* Saved data entries:
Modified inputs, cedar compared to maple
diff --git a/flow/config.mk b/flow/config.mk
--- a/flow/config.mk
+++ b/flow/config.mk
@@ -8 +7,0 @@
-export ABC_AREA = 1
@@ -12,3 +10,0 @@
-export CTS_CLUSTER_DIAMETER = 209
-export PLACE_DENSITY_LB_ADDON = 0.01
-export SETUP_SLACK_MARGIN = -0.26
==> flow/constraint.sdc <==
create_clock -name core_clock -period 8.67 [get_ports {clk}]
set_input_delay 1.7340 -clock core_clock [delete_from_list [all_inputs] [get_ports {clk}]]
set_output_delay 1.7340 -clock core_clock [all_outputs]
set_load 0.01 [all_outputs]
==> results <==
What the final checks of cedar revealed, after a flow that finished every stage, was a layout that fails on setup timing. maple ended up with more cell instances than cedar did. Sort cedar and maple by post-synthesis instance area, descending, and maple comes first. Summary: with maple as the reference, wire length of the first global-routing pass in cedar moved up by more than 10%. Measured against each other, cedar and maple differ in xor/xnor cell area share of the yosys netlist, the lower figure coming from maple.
* * *
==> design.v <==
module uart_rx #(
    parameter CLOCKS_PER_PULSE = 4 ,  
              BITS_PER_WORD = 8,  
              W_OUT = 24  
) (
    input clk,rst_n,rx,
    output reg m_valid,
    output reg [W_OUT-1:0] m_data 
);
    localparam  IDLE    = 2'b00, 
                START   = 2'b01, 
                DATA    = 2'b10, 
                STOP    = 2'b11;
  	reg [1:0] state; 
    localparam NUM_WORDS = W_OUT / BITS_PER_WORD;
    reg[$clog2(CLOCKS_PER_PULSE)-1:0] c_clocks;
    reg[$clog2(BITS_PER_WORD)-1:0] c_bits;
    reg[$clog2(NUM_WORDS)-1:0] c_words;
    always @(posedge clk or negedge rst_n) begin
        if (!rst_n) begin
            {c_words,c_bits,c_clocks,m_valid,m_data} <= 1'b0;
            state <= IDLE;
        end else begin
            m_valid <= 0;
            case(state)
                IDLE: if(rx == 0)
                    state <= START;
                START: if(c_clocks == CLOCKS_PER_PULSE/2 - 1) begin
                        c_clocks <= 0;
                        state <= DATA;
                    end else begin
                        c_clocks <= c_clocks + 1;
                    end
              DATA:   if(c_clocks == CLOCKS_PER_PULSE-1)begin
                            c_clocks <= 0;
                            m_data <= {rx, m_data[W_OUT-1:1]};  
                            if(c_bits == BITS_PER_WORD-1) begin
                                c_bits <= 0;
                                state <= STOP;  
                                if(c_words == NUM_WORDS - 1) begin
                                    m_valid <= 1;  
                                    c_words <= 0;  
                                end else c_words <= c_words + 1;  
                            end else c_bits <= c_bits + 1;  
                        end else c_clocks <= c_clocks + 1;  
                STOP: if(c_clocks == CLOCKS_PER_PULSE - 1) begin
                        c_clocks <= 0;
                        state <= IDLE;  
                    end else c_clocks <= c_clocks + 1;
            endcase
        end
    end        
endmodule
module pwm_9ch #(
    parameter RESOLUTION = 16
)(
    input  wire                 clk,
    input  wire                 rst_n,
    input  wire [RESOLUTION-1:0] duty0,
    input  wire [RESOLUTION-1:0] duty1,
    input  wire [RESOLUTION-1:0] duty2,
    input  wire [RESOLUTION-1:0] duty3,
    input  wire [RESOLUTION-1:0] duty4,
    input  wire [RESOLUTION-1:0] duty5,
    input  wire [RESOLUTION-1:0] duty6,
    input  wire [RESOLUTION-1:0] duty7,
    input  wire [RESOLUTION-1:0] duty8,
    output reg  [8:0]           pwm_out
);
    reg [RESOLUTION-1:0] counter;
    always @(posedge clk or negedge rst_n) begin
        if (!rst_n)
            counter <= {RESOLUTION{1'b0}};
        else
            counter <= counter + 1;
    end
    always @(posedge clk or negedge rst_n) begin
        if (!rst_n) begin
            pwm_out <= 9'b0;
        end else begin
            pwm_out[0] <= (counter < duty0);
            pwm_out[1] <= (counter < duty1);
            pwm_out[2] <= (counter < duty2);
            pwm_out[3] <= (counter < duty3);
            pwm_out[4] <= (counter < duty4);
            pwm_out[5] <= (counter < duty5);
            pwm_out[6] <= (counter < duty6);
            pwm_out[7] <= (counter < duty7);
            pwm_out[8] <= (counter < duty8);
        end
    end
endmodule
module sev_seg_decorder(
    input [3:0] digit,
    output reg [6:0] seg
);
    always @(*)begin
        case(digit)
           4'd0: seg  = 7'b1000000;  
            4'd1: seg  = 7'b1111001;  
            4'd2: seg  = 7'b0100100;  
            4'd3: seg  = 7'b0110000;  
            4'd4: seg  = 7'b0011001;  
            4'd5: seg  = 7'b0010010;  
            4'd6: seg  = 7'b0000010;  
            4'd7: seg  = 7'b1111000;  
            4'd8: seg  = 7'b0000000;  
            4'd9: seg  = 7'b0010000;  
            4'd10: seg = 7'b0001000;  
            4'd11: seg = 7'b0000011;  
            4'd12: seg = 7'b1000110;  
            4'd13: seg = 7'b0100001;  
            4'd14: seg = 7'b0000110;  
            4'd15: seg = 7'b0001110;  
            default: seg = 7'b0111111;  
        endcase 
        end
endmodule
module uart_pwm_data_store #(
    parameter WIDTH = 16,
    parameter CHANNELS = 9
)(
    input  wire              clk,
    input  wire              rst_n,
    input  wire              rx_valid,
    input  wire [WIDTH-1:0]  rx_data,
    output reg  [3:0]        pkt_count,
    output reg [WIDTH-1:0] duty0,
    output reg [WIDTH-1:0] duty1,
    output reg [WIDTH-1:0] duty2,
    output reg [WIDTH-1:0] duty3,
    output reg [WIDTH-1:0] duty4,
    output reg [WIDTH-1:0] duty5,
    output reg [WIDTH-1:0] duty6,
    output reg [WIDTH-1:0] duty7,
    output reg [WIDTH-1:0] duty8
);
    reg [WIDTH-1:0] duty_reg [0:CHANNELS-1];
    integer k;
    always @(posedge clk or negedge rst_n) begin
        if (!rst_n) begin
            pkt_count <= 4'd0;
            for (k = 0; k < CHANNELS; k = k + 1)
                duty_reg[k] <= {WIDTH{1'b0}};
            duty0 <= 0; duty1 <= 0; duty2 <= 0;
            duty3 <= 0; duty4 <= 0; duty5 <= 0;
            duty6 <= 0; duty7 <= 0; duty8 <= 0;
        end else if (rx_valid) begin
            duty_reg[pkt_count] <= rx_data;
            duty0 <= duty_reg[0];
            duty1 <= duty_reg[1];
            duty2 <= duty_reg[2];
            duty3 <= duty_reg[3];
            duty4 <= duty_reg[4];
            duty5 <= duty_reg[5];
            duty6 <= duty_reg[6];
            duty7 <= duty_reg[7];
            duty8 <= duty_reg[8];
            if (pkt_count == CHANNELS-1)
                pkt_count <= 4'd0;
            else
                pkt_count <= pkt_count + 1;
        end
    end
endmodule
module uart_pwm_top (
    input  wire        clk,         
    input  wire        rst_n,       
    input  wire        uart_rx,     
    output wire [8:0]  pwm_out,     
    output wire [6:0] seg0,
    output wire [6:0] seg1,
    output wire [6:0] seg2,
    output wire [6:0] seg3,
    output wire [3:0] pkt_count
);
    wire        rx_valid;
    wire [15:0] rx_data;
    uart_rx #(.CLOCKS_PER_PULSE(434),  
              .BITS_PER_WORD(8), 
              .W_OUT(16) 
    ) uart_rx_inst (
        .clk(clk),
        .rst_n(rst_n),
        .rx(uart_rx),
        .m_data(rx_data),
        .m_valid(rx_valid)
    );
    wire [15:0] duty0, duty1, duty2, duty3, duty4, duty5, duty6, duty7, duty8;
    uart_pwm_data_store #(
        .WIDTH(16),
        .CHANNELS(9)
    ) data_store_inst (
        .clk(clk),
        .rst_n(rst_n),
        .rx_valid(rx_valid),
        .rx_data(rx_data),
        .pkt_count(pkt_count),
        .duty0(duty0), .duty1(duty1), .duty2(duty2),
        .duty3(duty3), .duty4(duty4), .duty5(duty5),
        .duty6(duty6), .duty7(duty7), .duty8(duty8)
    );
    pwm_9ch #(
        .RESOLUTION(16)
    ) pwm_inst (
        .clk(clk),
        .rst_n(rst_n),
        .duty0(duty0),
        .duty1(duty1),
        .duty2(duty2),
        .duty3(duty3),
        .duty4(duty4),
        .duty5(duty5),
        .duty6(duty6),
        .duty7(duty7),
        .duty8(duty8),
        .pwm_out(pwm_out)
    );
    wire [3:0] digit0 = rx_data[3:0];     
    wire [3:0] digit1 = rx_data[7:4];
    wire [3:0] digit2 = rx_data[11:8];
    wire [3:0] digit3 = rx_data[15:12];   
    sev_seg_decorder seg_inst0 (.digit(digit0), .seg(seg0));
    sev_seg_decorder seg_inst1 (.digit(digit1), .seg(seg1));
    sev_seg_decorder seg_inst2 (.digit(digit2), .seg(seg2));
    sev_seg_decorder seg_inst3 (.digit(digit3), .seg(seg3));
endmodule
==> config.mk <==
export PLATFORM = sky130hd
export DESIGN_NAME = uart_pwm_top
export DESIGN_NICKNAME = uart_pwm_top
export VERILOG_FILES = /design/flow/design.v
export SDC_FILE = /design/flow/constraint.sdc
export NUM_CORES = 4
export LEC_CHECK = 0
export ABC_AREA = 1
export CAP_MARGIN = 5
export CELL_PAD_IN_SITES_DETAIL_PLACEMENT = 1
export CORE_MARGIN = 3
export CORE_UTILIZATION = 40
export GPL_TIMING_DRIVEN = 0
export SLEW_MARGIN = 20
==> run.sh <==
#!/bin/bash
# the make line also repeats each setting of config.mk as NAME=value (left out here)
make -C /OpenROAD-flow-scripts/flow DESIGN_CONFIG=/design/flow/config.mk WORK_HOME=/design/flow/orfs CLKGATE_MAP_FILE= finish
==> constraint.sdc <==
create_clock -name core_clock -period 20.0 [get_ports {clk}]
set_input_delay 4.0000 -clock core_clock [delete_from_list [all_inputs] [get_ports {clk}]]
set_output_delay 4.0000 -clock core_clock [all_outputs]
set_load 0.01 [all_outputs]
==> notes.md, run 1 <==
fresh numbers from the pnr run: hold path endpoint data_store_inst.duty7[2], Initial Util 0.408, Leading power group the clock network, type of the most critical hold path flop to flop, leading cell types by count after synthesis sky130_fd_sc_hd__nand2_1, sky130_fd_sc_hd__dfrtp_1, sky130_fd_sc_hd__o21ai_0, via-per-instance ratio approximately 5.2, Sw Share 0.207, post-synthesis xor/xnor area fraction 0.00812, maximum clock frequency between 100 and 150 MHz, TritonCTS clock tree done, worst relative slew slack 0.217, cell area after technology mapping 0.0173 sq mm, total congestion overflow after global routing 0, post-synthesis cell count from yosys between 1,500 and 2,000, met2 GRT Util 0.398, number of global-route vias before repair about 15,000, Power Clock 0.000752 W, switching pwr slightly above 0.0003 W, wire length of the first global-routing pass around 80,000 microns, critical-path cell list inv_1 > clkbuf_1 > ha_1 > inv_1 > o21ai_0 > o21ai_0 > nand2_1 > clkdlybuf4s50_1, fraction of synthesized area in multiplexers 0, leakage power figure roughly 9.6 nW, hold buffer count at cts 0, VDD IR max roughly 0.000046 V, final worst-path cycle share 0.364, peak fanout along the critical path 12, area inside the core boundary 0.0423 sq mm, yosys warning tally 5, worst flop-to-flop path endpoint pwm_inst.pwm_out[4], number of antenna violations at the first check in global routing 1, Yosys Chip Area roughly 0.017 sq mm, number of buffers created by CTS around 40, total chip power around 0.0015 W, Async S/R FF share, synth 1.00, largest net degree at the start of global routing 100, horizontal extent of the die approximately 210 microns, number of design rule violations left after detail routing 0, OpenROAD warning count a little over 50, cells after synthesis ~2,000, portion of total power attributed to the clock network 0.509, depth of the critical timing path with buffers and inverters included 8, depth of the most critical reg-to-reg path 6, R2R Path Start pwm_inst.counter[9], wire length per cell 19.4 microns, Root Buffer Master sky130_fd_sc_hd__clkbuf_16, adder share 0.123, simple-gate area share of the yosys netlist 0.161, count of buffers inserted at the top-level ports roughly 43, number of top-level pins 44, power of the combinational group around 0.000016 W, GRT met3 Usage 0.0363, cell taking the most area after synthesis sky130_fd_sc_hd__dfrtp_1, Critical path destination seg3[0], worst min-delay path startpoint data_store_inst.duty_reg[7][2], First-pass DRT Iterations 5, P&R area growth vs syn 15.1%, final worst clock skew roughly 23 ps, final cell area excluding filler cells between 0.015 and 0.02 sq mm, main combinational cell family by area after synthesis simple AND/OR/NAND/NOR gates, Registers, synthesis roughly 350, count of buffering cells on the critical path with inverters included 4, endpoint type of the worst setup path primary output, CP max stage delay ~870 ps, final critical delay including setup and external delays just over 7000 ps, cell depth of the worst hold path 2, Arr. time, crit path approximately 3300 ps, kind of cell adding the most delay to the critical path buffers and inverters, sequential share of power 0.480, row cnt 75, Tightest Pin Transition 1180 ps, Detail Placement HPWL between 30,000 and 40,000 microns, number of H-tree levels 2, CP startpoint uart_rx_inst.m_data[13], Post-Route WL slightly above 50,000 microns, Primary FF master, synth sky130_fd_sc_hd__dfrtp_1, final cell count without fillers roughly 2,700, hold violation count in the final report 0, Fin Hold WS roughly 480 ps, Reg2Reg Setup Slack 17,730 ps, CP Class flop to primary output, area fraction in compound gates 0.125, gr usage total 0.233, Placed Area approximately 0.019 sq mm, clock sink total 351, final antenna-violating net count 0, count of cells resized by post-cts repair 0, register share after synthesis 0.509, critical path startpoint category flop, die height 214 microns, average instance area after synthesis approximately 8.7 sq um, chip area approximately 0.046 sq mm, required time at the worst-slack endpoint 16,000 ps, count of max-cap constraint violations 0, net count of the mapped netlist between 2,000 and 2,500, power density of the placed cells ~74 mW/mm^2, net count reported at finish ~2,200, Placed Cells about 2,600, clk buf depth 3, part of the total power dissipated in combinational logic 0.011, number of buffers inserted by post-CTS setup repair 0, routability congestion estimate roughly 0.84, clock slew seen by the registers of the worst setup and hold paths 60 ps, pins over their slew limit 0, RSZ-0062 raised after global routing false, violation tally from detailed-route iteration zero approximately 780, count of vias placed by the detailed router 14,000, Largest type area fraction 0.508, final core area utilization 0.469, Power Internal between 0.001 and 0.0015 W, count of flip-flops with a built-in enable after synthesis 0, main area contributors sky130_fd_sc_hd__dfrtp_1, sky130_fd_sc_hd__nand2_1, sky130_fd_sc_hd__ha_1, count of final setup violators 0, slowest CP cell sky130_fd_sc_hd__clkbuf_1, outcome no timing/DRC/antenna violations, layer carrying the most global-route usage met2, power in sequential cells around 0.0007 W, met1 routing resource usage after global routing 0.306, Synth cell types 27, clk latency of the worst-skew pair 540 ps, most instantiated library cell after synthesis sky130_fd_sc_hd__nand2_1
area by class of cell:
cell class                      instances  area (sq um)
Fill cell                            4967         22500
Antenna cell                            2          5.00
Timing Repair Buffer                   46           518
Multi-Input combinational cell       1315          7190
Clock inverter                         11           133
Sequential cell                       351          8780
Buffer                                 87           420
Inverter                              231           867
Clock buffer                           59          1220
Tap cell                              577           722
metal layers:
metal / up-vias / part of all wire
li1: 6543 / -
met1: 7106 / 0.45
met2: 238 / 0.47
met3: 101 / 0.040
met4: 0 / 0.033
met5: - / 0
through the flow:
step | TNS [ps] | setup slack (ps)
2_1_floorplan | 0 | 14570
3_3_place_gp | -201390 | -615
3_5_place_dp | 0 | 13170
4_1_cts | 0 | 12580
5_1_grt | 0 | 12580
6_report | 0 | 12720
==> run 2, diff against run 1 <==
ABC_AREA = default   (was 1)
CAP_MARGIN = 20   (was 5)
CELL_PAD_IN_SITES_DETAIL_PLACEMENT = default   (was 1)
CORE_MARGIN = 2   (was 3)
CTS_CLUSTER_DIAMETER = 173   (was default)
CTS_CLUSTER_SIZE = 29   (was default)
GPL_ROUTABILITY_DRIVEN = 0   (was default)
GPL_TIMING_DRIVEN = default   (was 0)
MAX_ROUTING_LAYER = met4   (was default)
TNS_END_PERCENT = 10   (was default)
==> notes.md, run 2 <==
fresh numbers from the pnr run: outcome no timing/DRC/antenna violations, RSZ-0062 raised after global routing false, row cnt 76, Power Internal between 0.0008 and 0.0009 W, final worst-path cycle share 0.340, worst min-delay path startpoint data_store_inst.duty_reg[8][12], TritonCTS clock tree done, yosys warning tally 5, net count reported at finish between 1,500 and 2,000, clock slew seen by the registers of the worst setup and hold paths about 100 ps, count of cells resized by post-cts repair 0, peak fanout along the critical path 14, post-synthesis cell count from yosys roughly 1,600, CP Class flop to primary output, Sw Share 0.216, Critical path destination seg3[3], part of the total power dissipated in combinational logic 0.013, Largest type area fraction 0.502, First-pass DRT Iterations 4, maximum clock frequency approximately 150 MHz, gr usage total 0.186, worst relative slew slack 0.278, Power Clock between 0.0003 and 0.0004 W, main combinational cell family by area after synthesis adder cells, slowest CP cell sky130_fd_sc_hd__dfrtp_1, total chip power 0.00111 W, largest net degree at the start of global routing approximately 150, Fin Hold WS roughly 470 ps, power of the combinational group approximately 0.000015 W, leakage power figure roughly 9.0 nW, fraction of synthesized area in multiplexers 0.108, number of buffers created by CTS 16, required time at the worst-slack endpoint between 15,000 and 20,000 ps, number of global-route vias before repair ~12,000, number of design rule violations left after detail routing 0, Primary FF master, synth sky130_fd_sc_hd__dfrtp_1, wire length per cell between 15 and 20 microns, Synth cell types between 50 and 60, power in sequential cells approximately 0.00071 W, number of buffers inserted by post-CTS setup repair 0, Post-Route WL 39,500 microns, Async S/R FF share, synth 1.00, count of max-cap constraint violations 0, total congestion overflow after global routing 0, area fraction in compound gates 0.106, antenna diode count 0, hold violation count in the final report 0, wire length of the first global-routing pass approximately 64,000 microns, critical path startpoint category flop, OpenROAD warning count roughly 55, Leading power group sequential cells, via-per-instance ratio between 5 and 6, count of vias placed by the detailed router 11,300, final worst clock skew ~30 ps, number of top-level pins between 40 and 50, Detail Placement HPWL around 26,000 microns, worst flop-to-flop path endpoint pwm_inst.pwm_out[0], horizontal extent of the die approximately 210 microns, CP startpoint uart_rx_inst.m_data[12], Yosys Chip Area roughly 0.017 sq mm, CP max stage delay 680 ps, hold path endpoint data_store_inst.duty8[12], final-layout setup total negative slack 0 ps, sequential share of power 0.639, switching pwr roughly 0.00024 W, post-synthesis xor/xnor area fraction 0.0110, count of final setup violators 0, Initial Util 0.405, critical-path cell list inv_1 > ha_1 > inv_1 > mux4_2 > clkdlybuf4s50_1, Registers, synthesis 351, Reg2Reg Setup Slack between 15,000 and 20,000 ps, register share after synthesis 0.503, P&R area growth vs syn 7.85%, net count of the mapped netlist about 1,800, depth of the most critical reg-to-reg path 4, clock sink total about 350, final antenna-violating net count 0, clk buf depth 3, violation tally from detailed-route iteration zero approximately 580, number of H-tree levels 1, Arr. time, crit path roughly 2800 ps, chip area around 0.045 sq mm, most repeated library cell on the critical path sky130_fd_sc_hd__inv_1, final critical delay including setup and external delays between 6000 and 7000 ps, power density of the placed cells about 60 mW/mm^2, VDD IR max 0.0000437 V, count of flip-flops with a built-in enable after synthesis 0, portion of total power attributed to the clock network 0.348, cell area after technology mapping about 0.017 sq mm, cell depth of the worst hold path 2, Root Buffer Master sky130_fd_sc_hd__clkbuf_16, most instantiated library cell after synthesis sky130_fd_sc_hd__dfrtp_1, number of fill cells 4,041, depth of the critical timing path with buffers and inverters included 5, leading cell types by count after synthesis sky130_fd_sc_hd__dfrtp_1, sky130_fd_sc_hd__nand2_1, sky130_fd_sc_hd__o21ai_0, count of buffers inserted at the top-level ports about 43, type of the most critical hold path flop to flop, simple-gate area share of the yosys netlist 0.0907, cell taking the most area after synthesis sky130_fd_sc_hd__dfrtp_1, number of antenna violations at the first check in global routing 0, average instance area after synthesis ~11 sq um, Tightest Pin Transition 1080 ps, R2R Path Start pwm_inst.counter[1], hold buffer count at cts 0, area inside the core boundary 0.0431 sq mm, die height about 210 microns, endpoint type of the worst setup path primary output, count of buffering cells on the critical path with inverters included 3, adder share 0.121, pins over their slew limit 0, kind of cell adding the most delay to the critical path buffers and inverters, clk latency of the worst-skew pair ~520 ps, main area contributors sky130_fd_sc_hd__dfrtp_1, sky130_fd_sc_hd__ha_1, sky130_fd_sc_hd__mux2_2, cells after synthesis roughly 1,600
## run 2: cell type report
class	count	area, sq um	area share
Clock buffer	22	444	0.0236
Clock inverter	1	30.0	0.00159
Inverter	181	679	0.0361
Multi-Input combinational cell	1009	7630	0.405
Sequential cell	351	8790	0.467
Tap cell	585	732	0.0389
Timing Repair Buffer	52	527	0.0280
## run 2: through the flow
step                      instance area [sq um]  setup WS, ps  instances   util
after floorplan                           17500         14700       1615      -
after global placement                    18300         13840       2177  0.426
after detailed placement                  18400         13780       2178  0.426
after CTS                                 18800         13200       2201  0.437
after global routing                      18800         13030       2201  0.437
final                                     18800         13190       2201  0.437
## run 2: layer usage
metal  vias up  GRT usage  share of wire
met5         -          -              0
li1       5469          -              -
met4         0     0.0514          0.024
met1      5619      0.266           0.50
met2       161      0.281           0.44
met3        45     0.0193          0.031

* Exercise aim: What you give back should be exactly the lines of the data above from the line with "Modified inputs, cedar compared to maple" through the line with "What the final", both of those included, and nothing more.

* Solved problem:
Modified inputs, cedar compared to maple
diff --git a/flow/config.mk b/flow/config.mk
--- a/flow/config.mk
+++ b/flow/config.mk
@@ -8 +7,0 @@
-export ABC_AREA = 1
@@ -12,3 +10,0 @@
-export CTS_CLUSTER_DIAMETER = 209
-export PLACE_DENSITY_LB_ADDON = 0.01
-export SETUP_SLACK_MARGIN = -0.26
==> flow/constraint.sdc <==
create_clock -name core_clock -period 8.67 [get_ports {clk}]
set_input_delay 1.7340 -clock core_clock [delete_from_list [all_inputs] [get_ports {clk}]]
set_output_delay 1.7340 -clock core_clock [all_outputs]
set_load 0.01 [all_outputs]
==> results <==
What the final checks of cedar revealed, after a flow that finished every stage, was a layout that fails on setup timing. maple ended up with more cell instances than cedar did. Sort cedar and maple by post-synthesis instance area, descending, and maple comes first. Summary: with maple as the reference, wire length of the first global-routing pass in cedar moved up by more than 10%. Measured against each other, cedar and maple differ in xor/xnor cell area share of the yosys netlist, the lower figure coming from maple.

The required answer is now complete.